EXERCISE —
Your task is to repeat the entries exactly from their first line through the line with "localparam logic [7:0] SSU_OFF_RES_LO", and to stop there.

Stored data —

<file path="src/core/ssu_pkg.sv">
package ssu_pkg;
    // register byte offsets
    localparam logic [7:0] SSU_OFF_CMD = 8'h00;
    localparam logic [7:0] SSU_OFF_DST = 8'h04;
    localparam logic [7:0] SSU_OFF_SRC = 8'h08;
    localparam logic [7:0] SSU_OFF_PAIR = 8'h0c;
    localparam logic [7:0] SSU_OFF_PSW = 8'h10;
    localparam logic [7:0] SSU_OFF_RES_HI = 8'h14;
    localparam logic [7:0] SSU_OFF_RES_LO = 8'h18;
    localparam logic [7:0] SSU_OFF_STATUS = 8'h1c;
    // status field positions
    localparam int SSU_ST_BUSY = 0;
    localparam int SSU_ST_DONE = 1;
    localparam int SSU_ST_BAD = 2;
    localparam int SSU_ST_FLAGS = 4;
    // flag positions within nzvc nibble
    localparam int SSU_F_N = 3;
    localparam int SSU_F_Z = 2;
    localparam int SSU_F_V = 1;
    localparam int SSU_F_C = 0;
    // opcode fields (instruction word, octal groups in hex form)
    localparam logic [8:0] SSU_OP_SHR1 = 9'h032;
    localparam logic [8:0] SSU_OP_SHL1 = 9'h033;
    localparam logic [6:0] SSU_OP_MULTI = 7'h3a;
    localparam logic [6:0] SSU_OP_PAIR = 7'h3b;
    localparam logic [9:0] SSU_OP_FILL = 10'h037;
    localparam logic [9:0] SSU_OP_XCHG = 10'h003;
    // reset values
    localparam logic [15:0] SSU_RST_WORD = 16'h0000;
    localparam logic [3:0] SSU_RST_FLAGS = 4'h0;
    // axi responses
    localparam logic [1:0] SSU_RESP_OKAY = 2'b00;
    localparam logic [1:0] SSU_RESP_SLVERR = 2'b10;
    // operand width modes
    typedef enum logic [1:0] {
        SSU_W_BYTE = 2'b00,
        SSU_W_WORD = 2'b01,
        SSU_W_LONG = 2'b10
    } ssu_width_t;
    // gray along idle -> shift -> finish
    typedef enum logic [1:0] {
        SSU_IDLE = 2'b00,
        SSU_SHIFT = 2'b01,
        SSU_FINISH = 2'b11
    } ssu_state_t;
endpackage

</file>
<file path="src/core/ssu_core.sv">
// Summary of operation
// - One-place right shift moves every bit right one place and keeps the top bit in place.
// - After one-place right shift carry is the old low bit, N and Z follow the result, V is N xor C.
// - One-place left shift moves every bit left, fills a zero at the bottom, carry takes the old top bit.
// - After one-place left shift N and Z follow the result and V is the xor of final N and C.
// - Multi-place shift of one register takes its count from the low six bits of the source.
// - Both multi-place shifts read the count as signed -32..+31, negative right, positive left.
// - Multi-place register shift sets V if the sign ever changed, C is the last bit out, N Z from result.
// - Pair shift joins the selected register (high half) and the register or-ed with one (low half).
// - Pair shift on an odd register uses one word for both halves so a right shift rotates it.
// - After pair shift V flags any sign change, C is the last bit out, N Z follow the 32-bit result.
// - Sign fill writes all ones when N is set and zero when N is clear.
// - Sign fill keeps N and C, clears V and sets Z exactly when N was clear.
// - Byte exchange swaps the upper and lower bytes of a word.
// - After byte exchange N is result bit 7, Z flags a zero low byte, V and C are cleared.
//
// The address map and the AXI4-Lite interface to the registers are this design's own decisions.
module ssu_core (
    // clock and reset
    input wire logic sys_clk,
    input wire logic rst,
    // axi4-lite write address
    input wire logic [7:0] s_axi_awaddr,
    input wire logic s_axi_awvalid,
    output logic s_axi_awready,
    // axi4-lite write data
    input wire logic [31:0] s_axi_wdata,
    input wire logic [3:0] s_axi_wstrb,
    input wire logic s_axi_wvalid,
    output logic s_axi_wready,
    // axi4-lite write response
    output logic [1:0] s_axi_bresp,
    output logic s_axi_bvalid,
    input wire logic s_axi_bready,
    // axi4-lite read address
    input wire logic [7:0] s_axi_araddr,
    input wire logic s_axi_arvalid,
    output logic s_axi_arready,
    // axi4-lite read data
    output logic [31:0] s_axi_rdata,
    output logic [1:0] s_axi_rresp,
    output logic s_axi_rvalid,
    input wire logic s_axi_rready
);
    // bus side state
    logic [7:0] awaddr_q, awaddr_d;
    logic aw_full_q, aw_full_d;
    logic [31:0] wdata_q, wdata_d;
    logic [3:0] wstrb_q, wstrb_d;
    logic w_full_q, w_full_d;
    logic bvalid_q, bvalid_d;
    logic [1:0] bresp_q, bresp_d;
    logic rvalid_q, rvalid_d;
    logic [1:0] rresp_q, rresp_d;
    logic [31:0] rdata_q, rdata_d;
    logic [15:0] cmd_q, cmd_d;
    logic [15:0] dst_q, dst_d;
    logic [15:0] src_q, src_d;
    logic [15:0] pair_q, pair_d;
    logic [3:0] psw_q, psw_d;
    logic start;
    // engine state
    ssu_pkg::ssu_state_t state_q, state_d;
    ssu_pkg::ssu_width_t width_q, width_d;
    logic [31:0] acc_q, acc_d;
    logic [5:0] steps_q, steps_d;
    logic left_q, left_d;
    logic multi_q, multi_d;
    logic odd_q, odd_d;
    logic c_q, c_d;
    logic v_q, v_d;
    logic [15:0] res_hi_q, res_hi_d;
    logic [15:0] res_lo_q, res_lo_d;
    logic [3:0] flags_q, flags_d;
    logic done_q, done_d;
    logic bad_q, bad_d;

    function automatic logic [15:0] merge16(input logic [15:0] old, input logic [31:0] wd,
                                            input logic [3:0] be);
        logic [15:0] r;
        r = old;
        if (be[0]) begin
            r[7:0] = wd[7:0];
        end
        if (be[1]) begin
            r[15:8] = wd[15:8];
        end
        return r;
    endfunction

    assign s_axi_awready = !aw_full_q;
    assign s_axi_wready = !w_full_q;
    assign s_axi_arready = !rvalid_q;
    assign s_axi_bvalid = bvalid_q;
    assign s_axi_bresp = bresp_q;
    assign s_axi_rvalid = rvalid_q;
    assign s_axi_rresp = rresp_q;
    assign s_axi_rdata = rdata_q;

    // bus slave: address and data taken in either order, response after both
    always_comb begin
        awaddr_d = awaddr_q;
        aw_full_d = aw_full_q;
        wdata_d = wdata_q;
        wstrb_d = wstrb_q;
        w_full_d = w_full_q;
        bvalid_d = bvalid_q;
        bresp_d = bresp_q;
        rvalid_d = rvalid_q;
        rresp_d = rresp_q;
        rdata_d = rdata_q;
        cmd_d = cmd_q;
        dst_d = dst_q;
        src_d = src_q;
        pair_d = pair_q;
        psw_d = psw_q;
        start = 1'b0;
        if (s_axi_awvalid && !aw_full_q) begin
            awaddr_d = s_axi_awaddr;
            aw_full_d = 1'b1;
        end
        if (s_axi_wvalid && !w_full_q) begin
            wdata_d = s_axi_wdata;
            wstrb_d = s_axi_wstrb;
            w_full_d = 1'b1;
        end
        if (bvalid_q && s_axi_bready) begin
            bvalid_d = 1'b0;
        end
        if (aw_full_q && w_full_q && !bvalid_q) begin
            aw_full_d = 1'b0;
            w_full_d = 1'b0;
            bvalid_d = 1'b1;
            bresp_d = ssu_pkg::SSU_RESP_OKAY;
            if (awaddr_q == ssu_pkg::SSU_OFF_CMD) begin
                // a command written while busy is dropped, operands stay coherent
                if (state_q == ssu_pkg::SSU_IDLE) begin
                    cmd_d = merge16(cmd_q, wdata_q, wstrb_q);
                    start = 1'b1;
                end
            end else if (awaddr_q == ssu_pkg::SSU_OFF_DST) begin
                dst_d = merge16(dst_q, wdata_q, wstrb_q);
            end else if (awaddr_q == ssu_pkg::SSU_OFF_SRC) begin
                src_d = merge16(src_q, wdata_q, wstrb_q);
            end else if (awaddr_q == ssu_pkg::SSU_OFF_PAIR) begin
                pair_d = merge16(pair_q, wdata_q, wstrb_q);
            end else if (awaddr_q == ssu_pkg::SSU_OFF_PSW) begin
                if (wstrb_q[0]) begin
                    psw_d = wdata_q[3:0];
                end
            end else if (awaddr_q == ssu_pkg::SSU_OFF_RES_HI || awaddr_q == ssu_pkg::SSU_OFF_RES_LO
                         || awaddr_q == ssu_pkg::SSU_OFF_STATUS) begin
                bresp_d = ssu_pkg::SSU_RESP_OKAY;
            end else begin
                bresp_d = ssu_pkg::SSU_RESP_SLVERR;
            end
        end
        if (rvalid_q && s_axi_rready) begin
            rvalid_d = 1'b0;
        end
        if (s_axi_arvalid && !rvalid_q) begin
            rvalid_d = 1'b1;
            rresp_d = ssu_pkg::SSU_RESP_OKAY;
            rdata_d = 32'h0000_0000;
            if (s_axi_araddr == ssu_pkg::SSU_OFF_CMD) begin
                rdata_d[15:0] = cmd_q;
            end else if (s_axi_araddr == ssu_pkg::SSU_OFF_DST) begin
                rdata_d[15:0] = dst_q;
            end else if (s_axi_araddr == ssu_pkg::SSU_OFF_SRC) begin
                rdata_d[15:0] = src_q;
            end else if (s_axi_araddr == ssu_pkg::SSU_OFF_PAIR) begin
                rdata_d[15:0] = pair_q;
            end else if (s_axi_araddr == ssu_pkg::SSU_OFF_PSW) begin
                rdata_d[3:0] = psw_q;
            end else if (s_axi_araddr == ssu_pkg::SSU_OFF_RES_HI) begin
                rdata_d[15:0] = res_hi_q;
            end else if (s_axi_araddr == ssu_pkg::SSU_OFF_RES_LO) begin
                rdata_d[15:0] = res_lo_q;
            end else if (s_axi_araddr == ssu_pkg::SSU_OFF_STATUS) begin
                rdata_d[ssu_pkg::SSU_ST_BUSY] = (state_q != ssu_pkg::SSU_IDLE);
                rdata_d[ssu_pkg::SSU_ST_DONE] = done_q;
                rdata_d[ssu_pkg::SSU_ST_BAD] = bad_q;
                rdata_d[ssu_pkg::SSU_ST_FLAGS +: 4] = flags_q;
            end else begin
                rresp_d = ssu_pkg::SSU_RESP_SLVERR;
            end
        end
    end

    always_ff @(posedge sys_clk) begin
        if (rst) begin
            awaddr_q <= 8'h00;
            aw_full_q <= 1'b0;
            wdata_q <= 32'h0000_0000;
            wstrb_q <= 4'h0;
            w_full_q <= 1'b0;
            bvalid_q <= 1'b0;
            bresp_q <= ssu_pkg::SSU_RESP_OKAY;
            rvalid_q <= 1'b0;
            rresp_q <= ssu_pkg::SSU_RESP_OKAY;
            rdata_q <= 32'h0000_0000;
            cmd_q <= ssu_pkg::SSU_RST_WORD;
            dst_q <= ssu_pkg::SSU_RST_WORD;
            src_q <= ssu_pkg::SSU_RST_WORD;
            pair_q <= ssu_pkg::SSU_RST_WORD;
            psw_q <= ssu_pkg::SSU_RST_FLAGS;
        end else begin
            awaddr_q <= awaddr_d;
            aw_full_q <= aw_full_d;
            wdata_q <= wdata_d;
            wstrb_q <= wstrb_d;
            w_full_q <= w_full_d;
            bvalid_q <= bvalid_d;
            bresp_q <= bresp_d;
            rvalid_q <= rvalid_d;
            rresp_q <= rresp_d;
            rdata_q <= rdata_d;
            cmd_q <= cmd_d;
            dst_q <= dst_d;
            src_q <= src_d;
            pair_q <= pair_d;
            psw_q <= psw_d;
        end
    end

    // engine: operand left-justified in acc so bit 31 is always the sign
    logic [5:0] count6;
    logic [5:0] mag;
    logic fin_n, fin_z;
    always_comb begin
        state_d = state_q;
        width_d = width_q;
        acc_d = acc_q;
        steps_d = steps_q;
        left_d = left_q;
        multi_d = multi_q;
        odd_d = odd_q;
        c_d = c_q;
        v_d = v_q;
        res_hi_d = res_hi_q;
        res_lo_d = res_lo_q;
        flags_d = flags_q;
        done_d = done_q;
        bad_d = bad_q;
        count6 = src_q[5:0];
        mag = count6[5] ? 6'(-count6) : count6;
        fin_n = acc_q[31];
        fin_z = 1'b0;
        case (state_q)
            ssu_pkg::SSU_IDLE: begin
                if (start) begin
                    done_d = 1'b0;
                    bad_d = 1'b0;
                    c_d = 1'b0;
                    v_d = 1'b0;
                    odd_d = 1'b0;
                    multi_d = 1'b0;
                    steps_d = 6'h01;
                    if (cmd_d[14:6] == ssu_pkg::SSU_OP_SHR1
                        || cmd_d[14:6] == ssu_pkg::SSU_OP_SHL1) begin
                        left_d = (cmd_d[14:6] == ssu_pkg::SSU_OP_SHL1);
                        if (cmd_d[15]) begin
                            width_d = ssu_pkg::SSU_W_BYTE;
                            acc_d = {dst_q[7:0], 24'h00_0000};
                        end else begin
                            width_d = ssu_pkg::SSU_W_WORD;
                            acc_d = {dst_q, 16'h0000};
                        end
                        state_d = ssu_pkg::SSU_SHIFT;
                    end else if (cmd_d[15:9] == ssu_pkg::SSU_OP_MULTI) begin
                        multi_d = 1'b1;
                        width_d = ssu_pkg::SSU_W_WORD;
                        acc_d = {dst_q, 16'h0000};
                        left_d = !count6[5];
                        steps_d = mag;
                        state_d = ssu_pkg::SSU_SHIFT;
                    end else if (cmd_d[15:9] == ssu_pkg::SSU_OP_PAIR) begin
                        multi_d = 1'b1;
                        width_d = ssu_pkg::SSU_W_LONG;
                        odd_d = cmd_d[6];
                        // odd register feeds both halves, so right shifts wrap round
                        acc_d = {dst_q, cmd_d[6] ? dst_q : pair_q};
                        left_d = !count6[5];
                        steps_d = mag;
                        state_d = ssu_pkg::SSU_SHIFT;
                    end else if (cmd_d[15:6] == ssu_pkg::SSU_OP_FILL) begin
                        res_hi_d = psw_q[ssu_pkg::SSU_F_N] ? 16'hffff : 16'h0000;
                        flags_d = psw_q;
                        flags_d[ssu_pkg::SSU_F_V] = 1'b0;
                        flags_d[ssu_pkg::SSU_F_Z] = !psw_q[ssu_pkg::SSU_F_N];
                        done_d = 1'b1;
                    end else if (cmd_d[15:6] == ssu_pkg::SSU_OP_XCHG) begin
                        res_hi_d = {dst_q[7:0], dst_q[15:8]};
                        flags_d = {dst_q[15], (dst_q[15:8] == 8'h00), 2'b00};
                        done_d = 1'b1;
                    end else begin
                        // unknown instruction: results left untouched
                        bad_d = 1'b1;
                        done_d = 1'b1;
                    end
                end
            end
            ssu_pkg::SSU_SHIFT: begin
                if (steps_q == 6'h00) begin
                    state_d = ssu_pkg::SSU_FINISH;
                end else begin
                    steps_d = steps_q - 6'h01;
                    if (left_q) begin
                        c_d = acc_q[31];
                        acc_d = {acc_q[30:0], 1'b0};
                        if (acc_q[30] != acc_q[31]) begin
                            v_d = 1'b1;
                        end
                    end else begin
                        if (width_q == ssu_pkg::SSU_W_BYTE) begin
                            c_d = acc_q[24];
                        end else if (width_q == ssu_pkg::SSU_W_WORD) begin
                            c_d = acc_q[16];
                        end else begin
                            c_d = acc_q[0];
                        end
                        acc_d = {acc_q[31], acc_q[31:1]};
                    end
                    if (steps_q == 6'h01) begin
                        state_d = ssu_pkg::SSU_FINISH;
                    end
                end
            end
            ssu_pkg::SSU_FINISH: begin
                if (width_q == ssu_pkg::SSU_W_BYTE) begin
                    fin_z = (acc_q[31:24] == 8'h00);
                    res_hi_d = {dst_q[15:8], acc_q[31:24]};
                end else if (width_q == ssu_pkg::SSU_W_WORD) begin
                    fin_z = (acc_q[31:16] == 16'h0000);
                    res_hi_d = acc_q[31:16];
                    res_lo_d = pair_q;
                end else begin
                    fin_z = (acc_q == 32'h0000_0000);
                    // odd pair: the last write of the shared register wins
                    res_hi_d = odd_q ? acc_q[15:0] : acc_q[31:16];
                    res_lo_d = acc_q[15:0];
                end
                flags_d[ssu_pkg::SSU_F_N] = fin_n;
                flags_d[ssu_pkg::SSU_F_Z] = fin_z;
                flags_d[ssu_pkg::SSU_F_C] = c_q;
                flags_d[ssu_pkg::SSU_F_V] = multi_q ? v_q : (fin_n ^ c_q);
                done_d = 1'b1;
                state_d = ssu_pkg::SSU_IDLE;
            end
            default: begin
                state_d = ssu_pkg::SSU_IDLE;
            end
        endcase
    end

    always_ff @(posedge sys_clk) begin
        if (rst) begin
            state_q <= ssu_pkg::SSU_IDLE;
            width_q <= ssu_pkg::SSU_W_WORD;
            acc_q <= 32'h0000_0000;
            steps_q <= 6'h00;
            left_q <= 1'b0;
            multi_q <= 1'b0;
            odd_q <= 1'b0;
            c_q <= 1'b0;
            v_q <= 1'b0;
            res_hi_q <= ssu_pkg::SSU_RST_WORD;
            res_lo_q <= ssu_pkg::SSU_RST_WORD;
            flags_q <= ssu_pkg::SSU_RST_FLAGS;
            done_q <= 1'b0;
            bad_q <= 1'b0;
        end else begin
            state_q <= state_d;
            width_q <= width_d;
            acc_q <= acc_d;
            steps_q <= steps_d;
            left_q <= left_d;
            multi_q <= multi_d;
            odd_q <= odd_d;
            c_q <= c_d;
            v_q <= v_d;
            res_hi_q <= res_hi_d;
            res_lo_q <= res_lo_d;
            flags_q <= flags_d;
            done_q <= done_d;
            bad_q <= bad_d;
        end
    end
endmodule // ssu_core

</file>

REPLY TO THE TASK —
<file path="src/core/ssu_pkg.sv">
package ssu_pkg;
    // register byte offsets
    localparam logic [7:0] SSU_OFF_CMD = 8'h00;
    localparam logic [7:0] SSU_OFF_DST = 8'h04;
    localparam logic [7:0] SSU_OFF_SRC = 8'h08;
    localparam logic [7:0] SSU_OFF_PAIR = 8'h0c;
    localparam logic [7:0] SSU_OFF_PSW = 8'h10;
    localparam logic [7:0] SSU_OFF_RES_HI = 8'h14;
    localparam logic [7:0] SSU_OFF_RES_LO = 8'h18;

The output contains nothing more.